REQUIRED WORK » Find the word "drivers" in the data, then copy each line where it is found.
::: INFORMATION PROVIDED :::
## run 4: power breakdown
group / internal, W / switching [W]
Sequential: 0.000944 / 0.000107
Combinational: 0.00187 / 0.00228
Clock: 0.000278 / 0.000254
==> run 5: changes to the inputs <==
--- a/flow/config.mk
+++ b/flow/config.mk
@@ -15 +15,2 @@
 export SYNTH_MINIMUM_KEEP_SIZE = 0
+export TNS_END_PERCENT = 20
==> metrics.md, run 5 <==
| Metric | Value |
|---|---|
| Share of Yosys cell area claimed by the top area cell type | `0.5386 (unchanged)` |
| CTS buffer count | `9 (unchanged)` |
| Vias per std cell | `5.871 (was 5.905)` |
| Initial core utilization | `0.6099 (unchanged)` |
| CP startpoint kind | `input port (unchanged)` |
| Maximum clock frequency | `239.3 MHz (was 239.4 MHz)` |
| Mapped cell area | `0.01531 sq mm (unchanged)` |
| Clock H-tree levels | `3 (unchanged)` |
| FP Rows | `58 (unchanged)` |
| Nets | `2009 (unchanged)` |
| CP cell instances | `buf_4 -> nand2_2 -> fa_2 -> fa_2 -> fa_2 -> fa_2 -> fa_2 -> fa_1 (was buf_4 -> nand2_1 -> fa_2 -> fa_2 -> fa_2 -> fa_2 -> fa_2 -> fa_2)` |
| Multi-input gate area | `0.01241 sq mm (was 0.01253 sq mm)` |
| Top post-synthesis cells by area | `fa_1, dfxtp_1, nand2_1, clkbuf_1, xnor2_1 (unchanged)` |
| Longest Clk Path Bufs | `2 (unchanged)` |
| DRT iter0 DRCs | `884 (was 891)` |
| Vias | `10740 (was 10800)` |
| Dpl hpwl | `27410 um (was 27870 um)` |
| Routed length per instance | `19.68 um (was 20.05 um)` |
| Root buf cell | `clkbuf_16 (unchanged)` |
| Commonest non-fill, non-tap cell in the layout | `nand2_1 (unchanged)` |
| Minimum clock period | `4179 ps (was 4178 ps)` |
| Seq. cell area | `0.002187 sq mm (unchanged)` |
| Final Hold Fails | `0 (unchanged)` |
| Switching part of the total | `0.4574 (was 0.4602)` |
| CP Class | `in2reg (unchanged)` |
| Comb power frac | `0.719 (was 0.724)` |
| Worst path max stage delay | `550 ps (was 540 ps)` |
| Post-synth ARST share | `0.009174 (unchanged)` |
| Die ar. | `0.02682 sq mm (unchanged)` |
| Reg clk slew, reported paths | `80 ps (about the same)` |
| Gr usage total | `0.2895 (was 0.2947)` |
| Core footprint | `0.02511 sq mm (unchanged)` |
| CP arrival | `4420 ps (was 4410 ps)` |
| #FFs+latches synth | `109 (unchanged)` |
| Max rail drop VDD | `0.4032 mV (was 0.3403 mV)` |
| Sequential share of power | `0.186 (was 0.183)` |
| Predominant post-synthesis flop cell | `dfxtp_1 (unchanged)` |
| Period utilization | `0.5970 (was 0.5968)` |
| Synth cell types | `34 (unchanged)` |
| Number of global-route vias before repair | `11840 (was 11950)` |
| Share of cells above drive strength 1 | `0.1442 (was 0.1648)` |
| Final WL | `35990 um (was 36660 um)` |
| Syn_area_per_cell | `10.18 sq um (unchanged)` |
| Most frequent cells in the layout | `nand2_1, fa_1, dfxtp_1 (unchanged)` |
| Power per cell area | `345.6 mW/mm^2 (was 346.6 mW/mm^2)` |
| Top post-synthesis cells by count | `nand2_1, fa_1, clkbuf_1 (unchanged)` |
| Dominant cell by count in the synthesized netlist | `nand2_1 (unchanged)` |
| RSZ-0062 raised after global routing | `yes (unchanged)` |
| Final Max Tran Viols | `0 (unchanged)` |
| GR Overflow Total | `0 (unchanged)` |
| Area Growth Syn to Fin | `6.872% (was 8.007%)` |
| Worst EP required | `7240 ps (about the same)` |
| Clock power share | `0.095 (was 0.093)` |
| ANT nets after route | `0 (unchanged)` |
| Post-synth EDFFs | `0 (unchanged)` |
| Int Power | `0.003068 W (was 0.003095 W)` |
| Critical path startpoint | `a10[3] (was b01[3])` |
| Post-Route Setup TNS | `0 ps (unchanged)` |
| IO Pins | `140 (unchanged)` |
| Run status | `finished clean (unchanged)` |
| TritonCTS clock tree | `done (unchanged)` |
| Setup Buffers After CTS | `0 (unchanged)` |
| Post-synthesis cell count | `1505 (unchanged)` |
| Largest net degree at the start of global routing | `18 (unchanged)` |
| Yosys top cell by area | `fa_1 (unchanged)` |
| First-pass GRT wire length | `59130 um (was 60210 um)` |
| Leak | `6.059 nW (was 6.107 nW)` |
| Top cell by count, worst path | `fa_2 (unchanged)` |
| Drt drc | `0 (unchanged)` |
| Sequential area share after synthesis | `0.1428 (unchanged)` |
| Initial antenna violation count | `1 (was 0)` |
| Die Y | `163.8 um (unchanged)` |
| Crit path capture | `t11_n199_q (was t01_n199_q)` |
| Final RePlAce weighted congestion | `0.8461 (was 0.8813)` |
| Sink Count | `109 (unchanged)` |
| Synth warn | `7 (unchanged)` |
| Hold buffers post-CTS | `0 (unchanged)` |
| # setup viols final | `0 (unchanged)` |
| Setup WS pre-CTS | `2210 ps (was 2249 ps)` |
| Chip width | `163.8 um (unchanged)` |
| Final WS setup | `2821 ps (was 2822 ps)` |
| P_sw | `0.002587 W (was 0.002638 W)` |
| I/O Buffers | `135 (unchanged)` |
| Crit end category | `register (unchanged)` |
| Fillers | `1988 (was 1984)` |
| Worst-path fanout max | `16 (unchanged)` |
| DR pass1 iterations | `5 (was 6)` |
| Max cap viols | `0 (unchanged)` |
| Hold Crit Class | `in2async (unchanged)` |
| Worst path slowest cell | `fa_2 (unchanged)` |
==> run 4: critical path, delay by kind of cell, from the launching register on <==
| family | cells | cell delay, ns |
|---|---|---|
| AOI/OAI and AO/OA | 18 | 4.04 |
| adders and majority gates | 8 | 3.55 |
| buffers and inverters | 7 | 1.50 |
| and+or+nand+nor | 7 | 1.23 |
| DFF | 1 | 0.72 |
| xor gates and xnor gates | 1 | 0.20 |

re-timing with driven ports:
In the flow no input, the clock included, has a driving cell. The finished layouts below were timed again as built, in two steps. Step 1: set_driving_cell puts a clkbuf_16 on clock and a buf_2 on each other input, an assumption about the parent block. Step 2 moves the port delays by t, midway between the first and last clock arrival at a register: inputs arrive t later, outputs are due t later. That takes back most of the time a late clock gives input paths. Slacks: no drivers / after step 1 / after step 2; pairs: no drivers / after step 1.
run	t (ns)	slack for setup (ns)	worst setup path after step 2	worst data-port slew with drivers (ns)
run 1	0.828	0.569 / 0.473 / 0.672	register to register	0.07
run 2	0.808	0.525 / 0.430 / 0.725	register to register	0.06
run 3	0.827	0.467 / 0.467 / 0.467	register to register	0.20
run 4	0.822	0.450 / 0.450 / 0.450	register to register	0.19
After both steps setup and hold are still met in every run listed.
From an optimization exercise on the open Yosys and OpenROAD flow, aimed at small area and a short achievable clock period; shortcuts taken in it are not production practice. RTL that was checked went through simulation tests only; none was proved equivalent to the original. Function not checked in runs 1, 3 and 5: the RTL went through the layout flow alone. No activity file was given, so power comes from the tool's default toggle rates.

File: design.v
package qu_pkg;
    localparam int instr_w = 32;
    localparam int pc_w = 32;
    localparam int arch_regs = 32;
    localparam int num_pregs = 48;
    localparam int preg_w = $clog2(num_pregs);
    localparam logic [6:0] opc_op = 7'b0110011;
    localparam logic [6:0] opc_op_imm = 7'b0010011;
    localparam logic [6:0] opc_lui = 7'b0110111;
    localparam logic [6:0] funct7_base = 7'b0000000;
    localparam logic [6:0] funct7_alt = 7'b0100000;
    localparam logic [1:0] kind_none = 2'b00;
    localparam logic [1:0] kind_op = 2'b01;
    localparam logic [1:0] kind_opi = 2'b10;
    localparam logic [1:0] kind_lui = 2'b11;
    localparam int rs_entry_w = 174;
endpackage
Source: an optimization exercise on an open RTL-to-GDS flow (aim: small area, a short achievable clock period and few clock cycles per item). Production flows keep margins and buffers that such runs may drop.
Function was checked by simulation only, so behaviour that the tests miss may differ from the original.
Power figures rest on the tool's default switching activity, not on a simulated workload.

===== flow/run.sh =====
#!/bin/bash
# The standard layout (the standard.sh: ORFS synthesis to finish, unchanged), except
# that the buffer on each input and output port is sky130_fd_sc_hd__buf_1 instead of the
# cell buffer_ports picks by itself (a slow clkdlybuf4s50_1 delay cell).
# ORFS writes each step's full log under orfs/logs/; make's own output goes to
# flow_make.log here.
set -euo pipefail
cd "$(dirname "$0")/.."
export BUFFER_PORTS_ARGS="-buffer_cell sky130_fd_sc_hd__buf_1"
bash standard.sh finish > flow_make.log 2>&1

===== standard.sh =====
#!/bin/bash
# synth_recipe.tcl (not shown) runs the flow's synth.tcl, then flattens the netlist and writes it again
# the make line also repeats each setting of config.mk as NAME=value (left out here)
make -C /OpenROAD-flow-scripts/flow DESIGN_CONFIG=/design/flow/config.mk WORK_HOME=/design/flow/orfs CLKGATE_MAP_FILE= SYNTH_SCRIPT=/design/flow/synth_recipe.tcl "${@:-finish}"

===== config.mk =====
export PLATFORM = sky130hd
export DESIGN_NAME = line_pixel_stepper
export DESIGN_NICKNAME = line_pixel_stepper
export VERILOG_FILES = /design/flow/design.v
export SDC_FILE = /design/flow/constraint.sdc
export NUM_CORES = 4
export LEC_CHECK = 0
export CAP_MARGIN = 20
export CORE_MARGIN = 2
export CORE_UTILIZATION = 50
export GPL_ROUTABILITY_DRIVEN = 0
export SETUP_SLACK_MARGIN = 3.8
export SLEW_MARGIN = 20
export TNS_END_PERCENT = 10

===== constraint.sdc =====
create_clock -name core_clock -period 7.0 [get_ports {clk}]
set_input_delay 1.4000 -clock core_clock [delete_from_list [all_inputs] [get_ports {clk}]]
set_output_delay 1.4000 -clock core_clock [all_outputs]
set_load 0.01 [all_outputs]

===== design.v =====
package lps_pkg;
    localparam int COORD_BITS_DEF = 12;
    localparam logic KIND_LOAD = 1'b0;
    localparam logic KIND_STEP = 1'b1;
    localparam int PH_FIRST  = 0;
    localparam int PH_SECOND = 1;
    localparam int PH_WALK0  = 2;
    localparam int PH_WALK   = 3;
endpackage
module lps_step_core
#(
    parameter int W = lps_pkg::COORD_BITS_DEF
)
(
    input  logic                clk,
    input  logic                rst_n,
    input  logic                proc,
    input  logic                kind,
    input  logic                load_wr,
    input  logic signed [W-1:0] x_start,
    input  logic signed [W-1:0] y_start,
    input  logic signed [W-1:0] x_end,
    input  logic signed [W-1:0] y_end,
    output logic                res_pixel_valid,
    output logic signed [W-1:0] res_x,
    output logic signed [W-1:0] res_y,
    output logic                res_last
);
    logic [3:0]   phase_reg, phase_next;    
    logic [W-1:0] cur_x_reg, cur_x_next;
    logic [W-1:0] cur_y_reg, cur_y_next;
    logic [W-1:0] far_x_reg, far_x_next;    
    logic [W-1:0] far_y_reg, far_y_next;    
    logic [W-1:0] u_reg, u_next;            
    logic [W-1:0] v_reg, v_next;            
    logic         neg_x_reg, neg_x_next;
    logic         neg_y_reg, neg_y_next;
    logic         maj_y_reg, maj_y_next;
    logic         cin_reg, cin_next;        
    logic         qcin_reg, qcin_next;      
    logic         pv_reg, pv_next;
    logic         last_reg, last_next;
    logic [W:0]   dx, dy, t, q_wrap;
    logic         walking, s_maj, s_min, diag, y_dec, p_far, minor, is_last;
    logic         s_maj_n, s_min_n;
    logic [W-1:0] m_big;
    assign res_pixel_valid = pv_reg;
    assign res_x           = pv_reg ? cur_x_reg : '0;
    assign res_y           = pv_reg ? cur_y_reg : '0;
    assign res_last        = last_reg;
    always_comb
    begin
        dx      = {far_x_reg[W-1], far_x_reg} - {u_reg[W-1], u_reg};
        dy      = {far_y_reg[W-1], far_y_reg} - {v_reg[W-1], v_reg};
        walking = phase_reg[lps_pkg::PH_WALK];
        s_maj   = maj_y_reg ? neg_y_reg : neg_x_reg;
        s_min   = maj_y_reg ? neg_x_reg : neg_y_reg;
        diag    = (v_reg != '0) || s_min;
        y_dec   = diag && (neg_x_reg ^ neg_y_reg);
        p_far   = (maj_y_reg && !diag) ? neg_y_reg : neg_x_reg;
        t       = {1'b0, u_reg} + {1'b1, ~v_reg} + (W+1)'(cin_reg);
        minor   = t[W];
        q_wrap  = {1'b0, u_reg} + {1'b0, walking ? far_x_reg : '0} + (W+1)'(qcin_reg);
        m_big   = u_reg;
        phase_next = phase_reg;
        cur_x_next = cur_x_reg;
        cur_y_next = cur_y_reg;
        far_x_next = far_x_reg;
        far_y_next = far_y_reg;
        u_next     = u_reg;
        v_next     = v_reg;
        neg_x_next = neg_x_reg;
        neg_y_next = neg_y_reg;
        maj_y_next = maj_y_reg;
        pv_next    = pv_reg;
        last_next  = last_reg;
        is_last    = 1'b0;
        if (proc)
        begin
            pv_next   = 1'b0;
            last_next = 1'b0;
            if (kind == lps_pkg::KIND_LOAD)
                phase_next = 4'b0001 << lps_pkg::PH_FIRST;
            else
            begin
                phase_next = '0;
                case (1'b1)
                    phase_reg[lps_pkg::PH_FIRST]:
                    begin
                        pv_next    = 1'b1;
                        cur_x_next = u_reg;
                        cur_y_next = v_reg;
                        u_next     = dx[W-1:0] ^ {W{dx[W]}};
                        v_next     = dy[W-1:0] ^ {W{dy[W]}};
                        neg_x_next = dx[W];
                        neg_y_next = dy[W];
                        phase_next[lps_pkg::PH_SECOND] = 1'b1;
                    end
                    phase_reg[lps_pkg::PH_SECOND]:
                    begin
                        pv_next    = 1'b1;
                        cur_x_next = far_x_reg;
                        cur_y_next = far_y_reg;
                        far_x_next = cur_x_reg;
                        far_y_next = cur_y_reg;
                        maj_y_next = t[W];
                        u_next     = t[W] ? v_reg : u_reg;
                        v_next     = t[W] ? u_reg : v_reg;
                        phase_next[lps_pkg::PH_WALK0] = 1'b1;
                    end
                    phase_reg[lps_pkg::PH_WALK0]:
                    begin
                        pv_next    = 1'b1;
                        if (!p_far)
                        begin
                            cur_x_next = far_x_reg;
                            cur_y_next = far_y_reg;
                        end
                        u_next     = q_wrap[W:1];
                        far_x_next = t[W-1:0];
                        far_y_next = q_wrap[W-1:0];
                        is_last    = (m_big[W-1:1] == '0)
                                  && (s_maj ? (diag && !m_big[0]) : (m_big[0] == diag));
                        last_next  = is_last;
                        phase_next[lps_pkg::PH_WALK] = !is_last;
                    end
                    phase_reg[lps_pkg::PH_WALK]:
                    begin
                        pv_next    = 1'b1;
                        far_y_next = far_y_reg - 1'b1;
                        u_next     = minor ? q_wrap[W-1:0] : t[W-1:0];
                        if (!maj_y_reg || minor)
                            cur_x_next = cur_x_reg + 1'b1;
                        if (maj_y_reg || minor)
                            cur_y_next = cur_y_reg + {{(W-1){y_dec}}, 1'b1};
                        is_last    = (far_y_reg == {{(W-2){1'b0}}, diag, !diag});
                        last_next  = is_last;
                        phase_next[lps_pkg::PH_WALK] = !is_last;
                    end
                    default:
                    begin
                    end
                endcase
            end
        end
        if (load_wr)
        begin
            far_x_next = x_end;
            far_y_next = y_end;
            u_next     = x_start;
            v_next     = y_start;
        end
        s_maj_n = maj_y_next ? neg_y_next : neg_x_next;
        s_min_n = maj_y_next ? neg_x_next : neg_y_next;
        if (phase_next[lps_pkg::PH_SECOND])
            cin_next = neg_x_next || !neg_y_next;
        else if (phase_next[lps_pkg::PH_WALK0])
            cin_next = s_maj_n || !s_min_n;
        else
            cin_next = !s_min_n;
        qcin_next = s_maj_n && !(phase_next[lps_pkg::PH_WALK] && s_min_n);
    end
    always_ff @(posedge clk or negedge rst_n)
    begin
        if (!rst_n)
            phase_reg <= '0;
        else
            phase_reg <= phase_next;
    end
    always_ff @(posedge clk)
    begin
        cur_x_reg <= cur_x_next;
        cur_y_reg <= cur_y_next;
        far_x_reg <= far_x_next;
        far_y_reg <= far_y_next;
        u_reg     <= u_next;
        v_reg     <= v_next;
        neg_x_reg <= neg_x_next;
        neg_y_reg <= neg_y_next;
        maj_y_reg <= maj_y_next;
        cin_reg   <= cin_next;
        qcin_reg  <= qcin_next;
        pv_reg    <= pv_next;
        last_reg  <= last_next;
    end
endmodule
module line_pixel_stepper
#(
    parameter int COORD_BITS = lps_pkg::COORD_BITS_DEF
)
(
    input  logic                         clk,
    input  logic                         rst_n,
    input  logic                         req_valid,
    output logic                         req_ready,
    input  logic                         req_kind,
    input  logic signed [COORD_BITS-1:0] req_x_start,
    input  logic signed [COORD_BITS-1:0] req_y_start,
    input  logic signed [COORD_BITS-1:0] req_x_end,
    input  logic signed [COORD_BITS-1:0] req_y_end,
    output logic                         rsp_valid,
    input  logic                         rsp_ready,
    output logic                         rsp_pixel_valid,
    output logic signed [COORD_BITS-1:0] rsp_pixel_x,
    output logic signed [COORD_BITS-1:0] rsp_pixel_y,
    output logic                         rsp_last
);
    logic pend_reg, pend_kind_reg, out_valid_reg;
    logic o_free, have, proc, kind_e, load_wr;
    assign req_ready = !pend_reg;
    assign rsp_valid = out_valid_reg;
    assign o_free    = !out_valid_reg || rsp_ready;
    assign have      = pend_reg || req_valid;
    assign proc      = have && o_free;
    assign kind_e    = pend_reg ? pend_kind_reg : req_kind;
    assign load_wr   = req_valid && !pend_reg && (req_kind == lps_pkg::KIND_LOAD);
    always_ff @(posedge clk or negedge rst_n)
    begin
        if (!rst_n)
        begin
            pend_reg      <= 1'b0;
            out_valid_reg <= 1'b0;
        end
        else
        begin
            pend_reg      <= have && !o_free;
            out_valid_reg <= proc || (out_valid_reg && !rsp_ready);
        end
    end
    always_ff @(posedge clk)
    begin
        if (!pend_reg)
            pend_kind_reg <= req_kind;
    end
    lps_step_core #(
        .W (COORD_BITS)
    ) u_core (
        .clk             (clk),
        .rst_n           (rst_n),
        .proc            (proc),
        .kind            (kind_e),
        .load_wr         (load_wr),
        .x_start         (req_x_start),
        .y_start         (req_y_start),
        .x_end           (req_x_end),
        .y_end           (req_y_end),
        .res_pixel_valid (rsp_pixel_valid),
        .res_x           (rsp_pixel_x),
        .res_y           (rsp_pixel_y),
        .res_last        (rsp_last)
    );
endmodule

==> impl_results.md, run 1 <==
- Setup repair after global routing missed its margin: yes
- Async S/R FF share, synth: 6.98%
- Number of I/O port buffers: 80
- Final setup TNS: 0 ns
- Most common library cells after synthesis: a21oi_1 (96), nor2_1 (91), nand2_1 (83)
- Slew at the pin closest to its max-slew limit: 0.954 ns
- Die ar.: around 0.017 mm^2
- Power density cells: 387 mW/mm^2
- TritonRoute pass-1 iters: 5
- Most frequent cell on the critical path: fa_1
- Die Height: ~130 um
- Synthesized flop and latch total: 86
- Core footprint: 0.0159 mm^2
- Global-route wire length before repair: 42,200 um
- Count of antenna-violating nets left after detailed routing: 0
- Critical path, cell by cell: fa_1 -> inv_1 -> fa_1 -> nor2b_1 -> o211a_1 -> o31a_1 -> xnor2_1 -> mux2i_1 -> o21ai_0 -> nand2_1 -> a22o_1
- Largest net degree at the start of global routing: 87
- Ratio of routed vias to standard cells: 6.12
- Number of warnings printed during yosys synthesis: 2
- CP Data Arrival Time: 3.35 ns
- Number of clock sinks seen by CTS: 86
- Crit-path leading delay family: compound AO/OA/AOI/OAI gates
- Seq/Total Area, Yosys: a little under a third
- Number of global-route vias before repair: 7,042
- Initial Utilization: 51.2%
- Number of pins exceeding their max-slew limit in the final report: 0
- Proportion of netlist area held by the largest area contributor: between 20% and 30%
- Avg Synthesized Cell Area: 8.41 um^2
- Kind of start point of the critical path: register
- Critical Path Slowest Stage Cell: fa_1
- Vias: just under 8,000
- Worst R2R Setup Slack: around 3.8 ns
- Max H-tree Level: 3
- Leakage Power: between 0.003 and 0.004 uW
- Post-layout net count: 1,143
- Combined area of all synthesized cells: between 0.008 and 0.009 mm^2
- Worst-skew pair later-pin latency: 0.35 ns
- Total chip power: 3540 uW
- Final critical delay including setup and external delays: between 3 and 4 ns
- Worst path bufs/invs: 1
- Top fanout value on the critical path: 4
- Number of different library cells in the post-synthesis netlist: 77
- Hold Startpoint: out_valid_reg
- DRC viols: 0
- Overflow after GRT: 0
- Worst Reg2Reg Path Length in Cells: 11
- Upper clock frequency limit: 309 MHz
- Highest ir drop seen on vdd: 0.000170 V
- Max-capacitance violation count: 0
- Number of endpoints with negative hold slack in the final report: 0
- Final worst path period share: between 40% and 50%
- Detailed-placement wirelength estimate: 20,600 um
- Share of final-layout standard cells stronger than drive strength 1: 8.37%
- Clock tree from TritonCTS: yes
- Delay of the slowest cell on the worst path: 0.52 ns
- Number of buffers inserted by hold repair at cts: 0
- Area delta synth->final: 12.1%
- Root cell of the clock tree: clkbuf_16
- Drt wl/cell: 21.8 um
- Final setup violation count: 0
- Hold Path End: out_valid_reg
- Most frequent cell after synthesis: a21oi_1
- Initial DRC count: between 600 and 700
- Hold Slack: 0.567 ns
- Worst r2r dst: u_core.u_reg[6]
- Synth top area cells: edfxtp_1 (27%), ha_1 (7.7%), xnor2_1 (6.6%)
- Yosys top cell by area: edfxtp_1
- Gate count after technology mapping: between 900 and 1,000
- Standard-cell rows: 46
- Worst Hold Path Cells: 2
- Required @ worst endpoint: 7.11 ns
- Top-level port count: 81
- WS Path Type: reg2reg
- Die span in x: 132 um
- R2R Path Start: u_core.u_reg[0]
- # diodes: 0
- Synthesized net count: 1,079
- Antenna violations before repair: 0
- Remaining max-slew budget at the tightest pin: 36.4%
- Post-synth EDFFs: 74
- Global-route usage over all layers: 31.7%
- Kind of path behind the tightest hold check: reg2reg
- Outcome: complete, no violations
- Longest Clk Path Bufs: 2
- Maximum clock skew at final layout: 0.00717 ns
- Clock transition at the register clock pins on the worst setup and hold paths after CTS: 0.07 ns
- Sort of element at the end of the critical path: register
- Flip-flop cell with the highest count after synthesis: edfxtp_1
- Detailed Route WL: 27,300 um
- Total CTS buffers: 9
-- through the flow --
stage | utilization, % | worst slack (ns) | area, um^2 | cells
after detailed placement | 54.0 | 3.35 | 8610 | 1227
after global routing | 57.4 | 3.68 | 9150 | 1255
final | 57.4 | 3.76 | 9150 | 1255
after floorplan | - | 3.62 | 8160 | 970
after global placement | 54.0 | 3.40 | 8610 | 1227
after CTS | 56.5 | 3.74 | 9010 | 1250
-- power by group --
group | total [uW] | switching (uW) | internal (uW)
Clock | 489 | 215 | 275
Sequential | 916 | 182 | 733
Combinational | 2130 | 1240 | 896
Total | 3540 | 1630 | 1900
-- worst register-to-register path: stages (launching register included) --
cell	delay, ns
edfxtp_1	0.51
fa_1	0.52
inv_1	0.10
fa_1	0.20
nor2b_1	0.06
o211a_1	0.25
o31a_1	0.30
xnor2_1	0.37
mux2i_1	0.15
o21ai_0	0.21
nand2_1	0.13
a22o_1	0.20
-- placed cells by master (no fill, tap or decap), drive strengths merged, types with 6 or more instances in the layout --
master / count
buf: 102
a21oi: 96
nor2: 91
nand2: 83
edfxtp: 74
o21ai: 71
xnor2: 61
ha: 50
inv: 47
and2: 41
nor3: 30
xor2: 28
mux2i: 24
nand3: 19
a21o: 14
a211oi: 13
clkbuf: 13
o21a: 12
a31oi: 11
and3: 10
nand2b: 10
nor4: 10
nor2b: 8
o211ai: 8
o31ai: 8
nand4: 6
o21bai: 6
dfxtp: 6
fa: 6
dfrtp: 6
-- how the worst max path moves through the flow --
stage	to	cells after the start	startpoint
floorplan	u_core.far_y_reg[0]	4	rsp_ready
global placement	u_core.cur_y_reg[4]	7	rsp_ready
detailed placement	u_core.cur_y_reg[4]	7	rsp_ready
CTS	u_core.v_reg[9]	12	u_core.far_y_reg[0]
global route	u_core.u_reg[10]	11	u_core.far_x_reg[0]
finish	u_core.u_reg[6]	11	u_core.u_reg[0]
-- routing by layer --
layer | wire length (um) | share of wire [%] | global-route usage [%]
met2 | 11500 | 42 | 45.3
met3 | 2400 | 8.8 | 4.90
met4 | 821 | 3.0 | 11.4
met5 | 0 | 0 | 0
met1 | 12600 | 46 | 48.3
-- repair_timing --
item	4_1_cts	5_1_grt
pin swaps	4	10
setup endpoints to repair	66	65
buffers inserted	7	5
resized for setup	9	21
-- final cells by class --
| class | instances | area (um^2) |
|---|---|---|
| clock inverters | 3 | 23.8 |
| clock buffers | 13 | 272 |
| multi-input cells | 790 | 5440 |
| fillers | 1539 | 6800 |
| flip-flops and latches | 86 | 2500 |
| repair buffers | 102 | 478 |
| inverters | 45 | 169 |
| well taps | 216 | 270 |
-- cells by family after synthesis --
group                      count (synthesis)  share of synthesized area [%]
muxes                                     28                           3.50
and+or+nand+nor                          325                           19.2
buffers and inverters                     94                           4.60
xor gates and xnor gates                  90                           9.83
AOI/OAI and AO/OA                        291                           23.1
adders and majority gates                 56                           9.14
DFF                                       86                           30.6
Testbench counts, summed over its fixed seeds: cycles 32,008, items 32,000.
:::
EXERCISE RESULT »
In the flow no input, the clock included, has a driving cell. The finished layouts below were timed again as built, in two steps. Step 1: set_driving_cell puts a clkbuf_16 on clock and a buf_2 on each other input, an assumption about the parent block. Step 2 moves the port delays by t, midway between the first and last clock arrival at a register: inputs arrive t later, outputs are due t later. That takes back most of the time a late clock gives input paths. Slacks: no drivers / after step 1 / after step 2; pairs: no drivers / after step 1.
run	t (ns)	slack for setup (ns)	worst setup path after step 2	worst data-port slew with drivers (ns)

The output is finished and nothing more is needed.